MusicWatchは米国の13歳以上を対象にした消費者調査で、CDおよびデジタル音楽ダウンロードの購入動向を調べている。08年上半期の米音楽小売りトップ5は以下の通り。なお集計された購入数には、携帯電話向け着信音やサブスクリプション形式の音楽売上げは含まれていない。

1 iTunes Store iTunes Store
2 Wal-Mart Walmart、Walmart.com、Walmart Music Downloads
3 Best Buy Best Buy、Bestbuy.com、Best Buy Digital Music Store
4 Amazon Amazon.com、Amazon MP3
3 Target Target、Target.com

Appleは2007年9月にiPodの新製品群を投入、昨年のホリデーシーズンも順調に売上げを伸ばし、2008年1月にiTunes Storeが米音楽小売り1位を獲得、その位置をキープし続けた。

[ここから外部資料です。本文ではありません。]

===== src/rtl/op_seq_pkg.sv =====
// op_seq_pkg: shared types and LED constants for the op_entry_sequencer slice
package op_seq_pkg;
  typedef enum logic [2:0] {A_LO, A_HI, B_LO, B_HI, EXEC, SHOW_L, SHOW_M} state_t;
  typedef enum logic [1:0] {OP_ADD, OP_SUB, OP_OR, OP_AND} op_t;
  localparam logic [7:0] LEDG_A_LO = 8'h80;
  localparam logic [7:0] LEDG_A_HI = 8'h40;
  localparam logic [7:0] LEDG_B_LO = 8'h20;
  localparam logic [7:0] LEDG_B_HI = 8'h10;
  localparam logic [7:0] LEDG_EXEC = 8'h08;
  localparam logic [7:0] LEDG_SHOW_L = 8'h02;
  localparam logic [7:0] LEDG_SHOW_M = 8'h01;
  localparam int LEDG_ERR = 2;
  function automatic logic [7:0] ledg_of(state_t s);
    return s == A_LO ? LEDG_A_LO : s == A_HI ? LEDG_A_HI : s == B_LO ? LEDG_B_LO :
           s == B_HI ? LEDG_B_HI : s == EXEC ? LEDG_EXEC : s == SHOW_L ? LEDG_SHOW_L : LEDG_SHOW_M;
  endfunction
endpackage


===== src/rtl/op_entry_sequencer_if.sv =====
// op_entry_sequencer_if: load-strobe bus and ALU start/done handshake to the datapath
//   master (sequencer): drives ld_data, ld_a_lo/hi, ld_b_lo/hi, clr, alu_op, alu_start
//   slave (datapath):   drives alu_done, alu_result
interface op_entry_sequencer_if;
  import op_seq_pkg::*;
  logic [15:0] ld_data;
  logic ld_a_lo, ld_a_hi, ld_b_lo, ld_b_hi, clr;
  op_t alu_op;
  logic alu_start, alu_done;
  logic [31:0] alu_result;
  modport master(output ld_data, ld_a_lo, ld_a_hi, ld_b_lo, ld_b_hi, clr, alu_op, alu_start,
                 input alu_done, alu_result);
  modport slave(input ld_data, ld_a_lo, ld_a_hi, ld_b_lo, ld_b_hi, clr, alu_op, alu_start,
                output alu_done, alu_result);
endinterface


===== src/rtl/op_entry_sequencer_btn_conditioner.sv =====
// btn_conditioner: sync, optional debounce and rising-edge pulse for one raw button
//   clk, rst_n: clock and async active-low reset
//   btn: raw asynchronous level; ev: one-cycle pulse per accepted press
//   OP_SEQ_DEBOUNCE_EN: insert a DEBOUNCE_CYCLES stability filter after the synchronizer
module btn_conditioner #(
  parameter int DEBOUNCE_CYCLES = 250000
) (
  input  logic clk,
  input  logic rst_n,
  input  logic btn,
  output logic ev
);
`ifdef OP_SEQ_DEBOUNCE_EN
  localparam bit DB_EN = 1'b1;
`else
  localparam bit DB_EN = 1'b0;
`endif
  logic s0, s1, lvl, lvl_q;
  always_ff @(posedge clk or negedge rst_n)
    if (!rst_n) {s0, s1} <= '0;
    else {s0, s1} <= {btn, s0};
  if (DB_EN && DEBOUNCE_CYCLES > 0) begin : g_db
    localparam int CW = $clog2(DEBOUNCE_CYCLES + 1);
    logic [CW-1:0] cnt;
    // lvl follows s1 only after it has differed for DEBOUNCE_CYCLES consecutive cycles
    always_ff @(posedge clk or negedge rst_n)
      if (!rst_n) begin
        cnt <= '0;
        lvl <= 1'b0;
      end else if (s1 == lvl) cnt <= '0;
      else if (cnt == CW'(DEBOUNCE_CYCLES - 1)) begin
        lvl <= s1;
        cnt <= '0;
      end else cnt <= cnt + 1'b1;
  end else begin : g_raw
    assign lvl = s1;
  end
  always_ff @(posedge clk or negedge rst_n)
    if (!rst_n) {lvl_q, ev} <= '0;
    else {lvl_q, ev} <= {lvl, lvl & ~lvl_q};
endmodule


===== src/rtl/op_entry_sequencer.sv =====
// op_entry_sequencer: button-driven operand entry, ALU launch and result paging
//   clk, rst_n: clock and async active-low reset
//   btn_change/btn_enter/btn_cancel: raw buttons; sw[17:2] operand half, sw[1:0] opcode
//   bus (master): load strobes, clr, alu_op/alu_start out; alu_done/alu_result in
//   ledr/ledg: LED drive (ledg one-hot state, bit 2 error); busy: high during EXEC
//   OP_SEQ_DEBOUNCE_EN: enables button debouncing of DEBOUNCE_CYCLES
module op_entry_sequencer
  import op_seq_pkg::*;
#(
  parameter int DEBOUNCE_CYCLES = 250000,
  parameter int EXEC_TIMEOUT = 255
) (
  input  logic clk,
  input  logic rst_n,
  input  logic btn_change,
  input  logic btn_enter,
  input  logic btn_cancel,
  input  logic [17:0] sw,
  op_entry_sequencer_if.master bus,
  output logic [17:0] ledr,
  output logic [7:0] ledg,
  output logic busy
);
  localparam int TW = $clog2(EXEC_TIMEOUT + 1);
  state_t st, nx;
  logic ev_c, ev_e, ev_x, entry, run, tmo, start_d, pend, err;
  logic [3:0] ld_d;
  logic [TW-1:0] cnt;
  logic [31:0] result;
  btn_conditioner #(.DEBOUNCE_CYCLES(DEBOUNCE_CYCLES)) u_chg (.clk(clk), .rst_n(rst_n), .btn(btn_change), .ev(ev_c));
  btn_conditioner #(.DEBOUNCE_CYCLES(DEBOUNCE_CYCLES)) u_ent (.clk(clk), .rst_n(rst_n), .btn(btn_enter), .ev(ev_e));
  btn_conditioner #(.DEBOUNCE_CYCLES(DEBOUNCE_CYCLES)) u_can (.clk(clk), .rst_n(rst_n), .btn(btn_cancel), .ev(ev_x));
  always_ff @(posedge clk or negedge rst_n)
    if (!rst_n) st <= A_LO;
    else st <= nx;
  // pend marks the extra EXEC cycle after a B_HI enter, so ld_b_hi lands before alu_start
  always_comb begin
    entry = st inside {A_LO, A_HI, B_LO, B_HI};
    run = st == EXEC && !pend;
    tmo = run && cnt == TW'(EXEC_TIMEOUT);
    nx = ev_x ? A_LO :
         (entry && ev_e) ? EXEC :
         (entry && ev_c) ? (st == B_HI ? B_HI : state_t'(st + 3'd1)) :
         (run && (bus.alu_done || tmo)) ? SHOW_L :
         (st == SHOW_L && ev_e) ? SHOW_M :
         (st == SHOW_M && ev_e) ? SHOW_L : st;
  end
  // ld_d = {a_lo, a_hi, b_lo, b_hi}
  always_comb begin
    ld_d = (ev_x || !entry) ? 4'b0 : ev_e ? {3'b0, st == B_HI} : ev_c ? 4'b1000 >> st : 4'b0;
    start_d = !ev_x && ((entry && ev_e && st != B_HI) || pend);
  end
  always_ff @(posedge clk or negedge rst_n)
    if (!rst_n) begin
      {bus.ld_a_lo, bus.ld_a_hi, bus.ld_b_lo, bus.ld_b_hi} <= '0;
      bus.ld_data <= '0;
      bus.clr <= 1'b0;
      bus.alu_op <= OP_ADD;
      bus.alu_start <= 1'b0;
      pend <= 1'b0;
      cnt <= '0;
      err <= 1'b0;
      result <= '0;
      busy <= 1'b0;
      ledg <= LEDG_A_LO;
      ledr <= '0;
    end else begin
      {bus.ld_a_lo, bus.ld_a_hi, bus.ld_b_lo, bus.ld_b_hi} <= ld_d;
      if (|ld_d) bus.ld_data <= sw[17:2];
      bus.clr <= ev_x;
      if (!ev_x && entry && ev_e) bus.alu_op <= op_t'(sw[1:0]);
      bus.alu_start <= start_d;
      pend <= !ev_x && entry && ev_e && st == B_HI;
      cnt <= start_d ? TW'(1) : cnt + 1'b1;
      err <= ev_x ? 1'b0 : (run && bus.alu_done) ? 1'b0 : tmo ? 1'b1 : err;
      result <= ev_x ? '0 : (run && bus.alu_done) ? bus.alu_result : tmo ? '0 : result;
      busy <= nx == EXEC;
      ledg <= ledg_of(st) | (8'(err) << LEDG_ERR);
      ledr <= st == EXEC ? '0 : st == SHOW_L ? {result[15:0], sw[1:0]} :
              st == SHOW_M ? {result[31:16], sw[1:0]} : sw;
    end
endmodule


===== src/flat_wrapper.sv =====
// flat-port wrapper written by rule: the top's interface ports become plain ports
module op_entry_sequencer_flat import op_seq_pkg::*;
#(
  parameter int DEBOUNCE_CYCLES = 250000,
  parameter int EXEC_TIMEOUT = 255
)
  (clk, rst_n, btn_change, btn_enter, btn_cancel, sw, ledr, ledg, busy, bus_ld_data, bus_ld_a_lo, bus_ld_a_hi, bus_ld_b_lo, bus_ld_b_hi, bus_clr, bus_alu_op, bus_alu_start, bus_alu_done, bus_alu_result);
  op_entry_sequencer_if bus_i ();
  input  logic clk;
  input  logic rst_n;
  input  logic btn_change;
  input  logic btn_enter;
  input  logic btn_cancel;
  input  logic [17:0] sw;
  output logic [17:0] ledr;
  output logic [7:0] ledg;
  output logic busy;
  output wire logic [$bits(bus_i.ld_data)-1:0] bus_ld_data;
  output wire logic [$bits(bus_i.ld_a_lo)-1:0] bus_ld_a_lo;
  output wire logic [$bits(bus_i.ld_a_hi)-1:0] bus_ld_a_hi;
  output wire logic [$bits(bus_i.ld_b_lo)-1:0] bus_ld_b_lo;
  output wire logic [$bits(bus_i.ld_b_hi)-1:0] bus_ld_b_hi;
  output wire logic [$bits(bus_i.clr)-1:0] bus_clr;
  output wire logic [$bits(bus_i.alu_op)-1:0] bus_alu_op;
  output wire logic [$bits(bus_i.alu_start)-1:0] bus_alu_start;
  input wire logic [$bits(bus_i.alu_done)-1:0] bus_alu_done;
  input wire logic [$bits(bus_i.alu_result)-1:0] bus_alu_result;
  assign bus_ld_data = bus_i.ld_data;
  assign bus_ld_a_lo = bus_i.ld_a_lo;
  assign bus_ld_a_hi = bus_i.ld_a_hi;
  assign bus_ld_b_lo = bus_i.ld_b_lo;
  assign bus_ld_b_hi = bus_i.ld_b_hi;
  assign bus_clr = bus_i.clr;
  assign bus_alu_op = bus_i.alu_op;
  assign bus_alu_start = bus_i.alu_start;
  assign bus_i.alu_done = bus_alu_done;
  assign bus_i.alu_result = bus_alu_result;
  op_entry_sequencer #(.DEBOUNCE_CYCLES(DEBOUNCE_CYCLES), .EXEC_TIMEOUT(EXEC_TIMEOUT)) u_core (.clk(clk), .rst_n(rst_n), .btn_change(btn_change), .btn_enter(btn_enter), .btn_cancel(btn_cancel), .sw(sw), .bus(bus_i), .ledr(ledr), .ledg(ledg), .busy(busy));
endmodule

トップ5の中で同ストアは唯一CDを取り扱っていないデジタルダウンロード販売の専門店だが、「CD販売が減少するにつれて、Appleが音楽小売り市場におけるリードを広げると予測している」とNPD Groupのエンターテインメント担当アナリストであるRuss Crupnick氏。今年上半期を通してiTunes Storeがトップの座を確立したのは、消費者のCDからデジタルダウンロードへのシフトを現していると見る。

2位以下ではAmazonが前年同期の5位から4位に順位を上げたが、これも昨年にスタートさせたデジタル音楽ストアAmazon MP3の成功がCD販売の減少分を補ったためと分析する。またCD販売についても、実店舗に比べてオンラインストアの減少幅が少なく、AmazonはCD販売の中で優位な地位を保っている。「デジタルダウンロードストアの立ち上げ成功は、Amazonの順位を今後押し上げる要因になるだろう。一方AmazonのCD購入者には高齢化が見られ、彼らは現在の一般的な音楽購入者のようにCDを見捨てたりはしない」とCrupnick氏。Amazon MP3で販売されているDRM(デジタル著作権管理)フリーのデジタル音楽は、iPodを含む幅広いデジタル音楽プレーヤーで再生できる。加えてAmazon.comでは、同じオンラインストア内でCD販売とデジタルダウンロード販売が、それぞれのデメリットを補完しあっている。

米音楽小売りは今後、iPod人気を追い風にしたAppleのiTunes Storeと、バランスの良さを強みとするAmazonの2強の争いに向かう可能性が高い。